Basic Introduction

[TDF currently is still under development, ues it at your own risk.]

Method

TDF

Triplex Domain Finder (TDF) characterizes the triple helix forming potential of RNA and DNA regions. Our method tests whether particular RNA regions are likely to form DNA binding domains (DBD)  in candidate lncRNAs and potential target DNA regions (e.g. promoters of differentially regulated genes after knockdown of the lncRNA). Moreover, DNA binding sites associated with the predicted DBDs are used to indicate potential target DNA regions, e.g. genes with high binding site coverage in their promoter. TDF provides two distinct statistical tests:
  1)  promoter test – used to evaluate the triple helix potential in promoters
  2)  genomic region test – used to test triple helix potential in a given set of genomic regions
The command line tool provides results in a user friendly and graphical HTML interface.

Download & Installation

Installation of TDF

If you have followed the generic instructions for the RGT suite installation, then you can start using TDF.

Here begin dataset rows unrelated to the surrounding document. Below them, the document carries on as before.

## src/rtl/core/ffbs_pkg.sv

```systemverilog
// shared types, constants and helpers for the first-fit buffer suballocator
package ffbs_pkg;

  localparam int unsigned MaxBuffers = 16;
  localparam int unsigned IdxW       = (MaxBuffers > 1) ? $clog2(MaxBuffers) : 1;
  localparam int unsigned OpenW      = $clog2(MaxBuffers + 1);
  localparam int unsigned CountW     = 17;
  localparam int unsigned StartW     = 16;
  localparam int unsigned BufW       = 4;
  localparam int unsigned CfgIdxW    = 1;

  localparam logic [CountW-1:0]  CapLimit   = 17'h10000;
  localparam logic [CfgIdxW-1:0] CfgVertCap = 1'b0;
  localparam logic [CfgIdxW-1:0] CfgIdxCap  = 1'b1;

  typedef enum logic [1:0] {
    ST_NONE    = 2'd0,
    ST_GRANT   = 2'd1,
    ST_TOO_BIG = 2'd2,
    ST_NO_BUF  = 2'd3
  } status_e;

  typedef enum logic [2:0] {
    PS_IDLE,
    PS_CHECK,
    PS_SCAN,
    PS_UPDATE,
    PS_OFFSET,
    PS_DONE
  } pool_state_e;

  typedef struct packed {
    status_e             status;
    logic [BufW-1:0]     buffer;
    logic [StartW-1:0]   start;
  } pool_res_t;

  typedef struct packed {
    logic idle;
    logic done;
  } pool_stat_t;

  // low four bits of a buffer number, zero-extended when the number is narrower
  function automatic logic [BufW-1:0] to_buf(input logic [OpenW-1:0] num);
    logic [OpenW+BufW-1:0] ext;
    ext = {{BufW{1'b0}}, num};
    return ext[BufW-1:0];
  endfunction

  // capacity register saturated at the buffer limit
  function automatic logic [CountW-1:0] sat_cap(input logic [CountW-1:0] reg_val);
    return reg_val[CountW-1] ? CapLimit : reg_val;
  endfunction

endpackage

```

## src/rtl/core/ffbs_pool.sv

```systemverilog
// one pool: free-count store and first-fit scan sequencer over a shared subtractor
module ffbs_pool (
  input  logic                       clk_i,
  input  logic                       rst_ni,
  input  logic                       start_i,
  input  logic [ffbs_pkg::CountW-1:0] count_i,
  input  logic [ffbs_pkg::CountW-1:0] cap_i,
  input  logic                       ack_i,
  output ffbs_pkg::pool_stat_t       stat_o,
  output ffbs_pkg::pool_res_t        res_o
);
  import ffbs_pkg::*;

  pool_state_e state_q, state_d;
  logic [OpenW-1:0]  idx_q, idx_d;
  logic [OpenW-1:0]  open_q, open_d;
  logic [OpenW-1:0]  pick_q, pick_d;
  logic [CountW-1:0] count_q, count_d;
  logic [CountW-1:0] cap_q, cap_d;
  logic [CountW-1:0] freec_q, freec_d;
  pool_res_t         res_q, res_d;

  logic [CountW-1:0] free_mem [MaxBuffers];
  logic              mem_we;
  logic [IdxW-1:0]   mem_addr;
  logic [CountW-1:0] mem_wdata;
  logic [CountW-1:0] slot_rd;

  // shared subtract unit
  logic [CountW-1:0] sub_a, sub_b;
  logic [CountW:0]   diff;
  logic              borrow;

  logic scan_end, pool_full, count_zero;

  assign slot_rd    = free_mem[idx_q[IdxW-1:0]];
  assign diff       = {1'b0, sub_a} - {1'b0, sub_b};
  assign borrow     = diff[CountW];
  assign scan_end   = (idx_q == open_q);
  assign pool_full  = (open_q == OpenW'(MaxBuffers));
  assign count_zero = (count_q == '0);

  always_comb begin
    unique case (state_q)
      PS_SCAN: begin
        sub_a = slot_rd;
        sub_b = count_q;
      end
      PS_UPDATE: begin
        sub_a = freec_q;
        sub_b = count_q;
      end
      PS_OFFSET: begin
        sub_a = cap_q;
        sub_b = freec_q;
      end
      default: begin
        sub_a = cap_q;
        sub_b = count_q;
      end
    endcase
  end

  // next state
  always_comb begin
    state_d = state_q;
    unique case (state_q)
      PS_IDLE:   if (start_i) state_d = PS_CHECK;
      PS_CHECK: begin
        if (count_zero || borrow) state_d = PS_DONE;
        else                      state_d = PS_SCAN;
      end
      PS_SCAN: begin
        if (scan_end) begin
          state_d = pool_full ? PS_DONE : PS_UPDATE;
        end else if (!borrow) begin
          state_d = PS_UPDATE;
        end
      end
      PS_UPDATE: state_d = PS_OFFSET;
      PS_OFFSET: state_d = PS_DONE;
      PS_DONE:   if (ack_i) state_d = PS_IDLE;
      default:   state_d = PS_IDLE;
    endcase
  end

  // datapath and store control
  always_comb begin
    idx_d     = idx_q;
    open_d    = open_q;
    pick_d    = pick_q;
    count_d   = count_q;
    cap_d     = cap_q;
    freec_d   = freec_q;
    res_d     = res_q;
    mem_we    = 1'b0;
    mem_addr  = pick_q[IdxW-1:0];
    mem_wdata = diff[CountW-1:0];
    unique case (state_q)
      PS_IDLE: begin
        if (start_i) begin
          count_d = count_i;
          cap_d   = cap_i;
          idx_d   = '0;
        end
      end
      PS_CHECK: begin
        if (count_zero) begin
          res_d = '{status: ST_NONE, buffer: '0, start: '0};
        end else if (borrow) begin
          res_d = '{status: ST_TOO_BIG, buffer: '0, start: '0};
        end
      end
      PS_SCAN: begin
        if (scan_end) begin
          if (pool_full) begin
            res_d = '{status: ST_NO_BUF, buffer: '0, start: '0};
          end else begin
            mem_we    = 1'b1;
            mem_addr  = open_q[IdxW-1:0];
            mem_wdata = cap_q;
            freec_d   = cap_q;
            pick_d    = open_q;
            open_d    = open_q + OpenW'(1);
          end
        end else if (!borrow) begin
          freec_d = slot_rd;
          pick_d  = idx_q;
        end else begin
          idx_d = idx_q + OpenW'(1);
        end
      end
      PS_UPDATE: begin
        mem_we = 1'b1;
      end
      PS_OFFSET: begin
        res_d.status = ST_GRANT;
        res_d.buffer = to_buf(pick_q);
        res_d.start  = borrow ? '0 : diff[StartW-1:0];
      end
      default: ;
    endcase
  end

  always_ff @(posedge clk_i or negedge rst_ni) begin
    if (!rst_ni) begin
      state_q <= PS_IDLE;
      open_q  <= '0;
      idx_q   <= '0;
    end else begin
      state_q <= state_d;
      open_q  <= open_d;
      idx_q   <= idx_d;
    end
  end

  always_ff @(posedge clk_i) begin
    pick_q  <= pick_d;
    count_q <= count_d;
    cap_q   <= cap_d;
    freec_q <= freec_d;
    res_q   <= res_d;
  end

  always_ff @(posedge clk_i) begin
    if (mem_we) free_mem[mem_addr] <= mem_wdata;
  end

  assign stat_o.idle = (state_q == PS_IDLE);
  assign stat_o.done = (state_q == PS_DONE);
  assign res_o       = res_q;

endmodule

```

## src/rtl/core/first_fit_buffer_suballocator_unit.sv

```systemverilog
// top level: config registers, two pool sequencers and the result register
//
// Requests enter on the input channel (in_valid_i/in_ready_o) as one beat holding
// a vertex count and an index count; each beat gives exactly one result beat on
// the output channel (out_valid_o/out_ready_i) with status, buffer and start for
// both pools. A zero count reports "none asked" for that pool.
// The two pools run side by side, each stepping one subtractor through a fixed
// sequence: a capacity check, a first-fit scan of one open buffer per cycle, a
// free-count update and a start-offset step. A pool with a zero or oversized
// count goes from the check straight to done, and a pool with no buffer left
// ends after scanning every buffer; the result beat waits for the slower pool.
// in_ready_o is low until the result is loaded into the output register, so no new
// request is taken while one is in flight; with the receiver ready the next request
// is accepted in the cycle the result beat can leave; if the receiver stalls, a
// finished pool holds its result and the input stays closed until the output
// register frees up.
// Configuration writes (cfg_we_i, cfg_idx_i, cfg_data_i) take effect at once; the
// user must make them while no request is in flight, the block does not enforce it.
// Reset closes every buffer in both pools and sets both capacities to 65536;
// no clearing pass is needed.
module first_fit_buffer_suballocator_unit (
  input  logic                          clk_i,
  input  logic                          rst_ni,
  input  logic                          cfg_we_i,
  input  logic [ffbs_pkg::CfgIdxW-1:0]  cfg_idx_i,
  input  logic [ffbs_pkg::CountW-1:0]   cfg_data_i,
  input  logic                          in_valid_i,
  output logic                          in_ready_o,
  input  logic [ffbs_pkg::CountW-1:0]   vertex_count_i,
  input  logic [ffbs_pkg::CountW-1:0]   index_count_i,
  output logic                          out_valid_o,
  input  logic                          out_ready_i,
  output logic [1:0]                    vertex_status_o,
  output logic [ffbs_pkg::BufW-1:0]     vertex_buffer_o,
  output logic [ffbs_pkg::StartW-1:0]   vertex_start_o,
  output logic [1:0]                    index_status_o,
  output logic [ffbs_pkg::BufW-1:0]     index_buffer_o,
  output logic [ffbs_pkg::StartW-1:0]   index_start_o
);
  import ffbs_pkg::*;

  logic [CountW-1:0] vcap_q, vcap_d;
  logic [CountW-1:0] icap_q, icap_d;
  logic              out_valid_q, out_valid_d;
  pool_res_t         vout_q, iout_q;

  pool_stat_t v_stat, i_stat;
  pool_res_t  v_res, i_res;
  logic       start, load;

  always_comb begin
    vcap_d = vcap_q;
    icap_d = icap_q;
    if (cfg_we_i) begin
      unique case (cfg_idx_i)
        CfgVertCap: vcap_d = cfg_data_i;
        CfgIdxCap:  icap_d = cfg_data_i;
        default: ;
      endcase
    end
  end

  assign in_ready_o = v_stat.idle & i_stat.idle;
  assign start      = in_valid_i & in_ready_o;
  assign load       = v_stat.done & i_stat.done & (~out_valid_q | out_ready_i);

  always_comb begin
    out_valid_d = out_valid_q;
    if (load)             out_valid_d = 1'b1;
    else if (out_ready_i) out_valid_d = 1'b0;
  end

  ffbs_pool u_vpool (
    .clk_i   (clk_i),
    .rst_ni  (rst_ni),
    .start_i (start),
    .count_i (vertex_count_i),
    .cap_i   (sat_cap(vcap_q)),
    .ack_i   (load),
    .stat_o  (v_stat),
    .res_o   (v_res)
  );

  ffbs_pool u_ipool (
    .clk_i   (clk_i),
    .rst_ni  (rst_ni),
    .start_i (start),
    .count_i (index_count_i),
    .cap_i   (sat_cap(icap_q)),
    .ack_i   (load),
    .stat_o  (i_stat),
    .res_o   (i_res)
  );

  always_ff @(posedge clk_i or negedge rst_ni) begin
    if (!rst_ni) begin
      vcap_q      <= CapLimit;
      icap_q      <= CapLimit;
      out_valid_q <= 1'b0;
    end else begin
      vcap_q      <= vcap_d;
      icap_q      <= icap_d;
      out_valid_q <= out_valid_d;
    end
  end

  always_ff @(posedge clk_i) begin
    if (load) begin
      vout_q <= v_res;
      iout_q <= i_res;
    end
  end

  assign out_valid_o     = out_valid_q;
  assign vertex_status_o = vout_q.status;
  assign vertex_buffer_o = vout_q.buffer;
  assign vertex_start_o  = vout_q.start;
  assign index_status_o  = iout_q.status;
  assign index_buffer_o  = iout_q.buffer;
  assign index_start_o   = iout_q.start;

endmodule
```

If you have any questions, comments, installation problems or bug reports, please access our discussion group.

Further installation instructions, including installation without pip, are found here.

Configure genome sequence and annotation data

Before performing the test, the genome sequence and annotation data should be configured. Previous installation of wget is required for Mac OS (see complete installation).

cd ~/rgtdata
python setupGenomicData.py --mm9
python setupGenomicData.py --hg19

Note that this operation will require a few minutes for completion and will download genome FASTA files.

Example Promoter Test

We will describe the necessary steps to find potential DNA binding domains of FENDRR in the promoter region of genes UP/DOWN regulated after FENDRR siRNA as presented in the TDF publication (to come).

To run TDF with the promoter test, you need as input:

  • the FASTA (What is FASTA?)
  • the gene list in form of gene symbol or ensembl id

You can download data for executing TDF on FENDRR example here and find two files in FENDRR_mm9 directory:

  • FENDRR.fasta: The sequence of FENDRR in FASTA format.
  • fendrr_gene_list.txt: A list of genes UP/DOWN regulated after FENDRR siRNA.

Run promoter test

Go to the directory with these files (FENDRR_mm9/). The promoter test can be executed with the following command:

rgt-TDF promotertest -r FENDRR.fasta -de fendrr_gene_list.txt -organism mm9 -rn FENDRR -o promoter_test/FENDRR/

After running the command,  all the result files are in the output directory (promoter_test/FENDRR/) with html report: promoter_test/FENDRR/index.html (see result webpage here). Complete usage instructions and more descriptive examples are found here.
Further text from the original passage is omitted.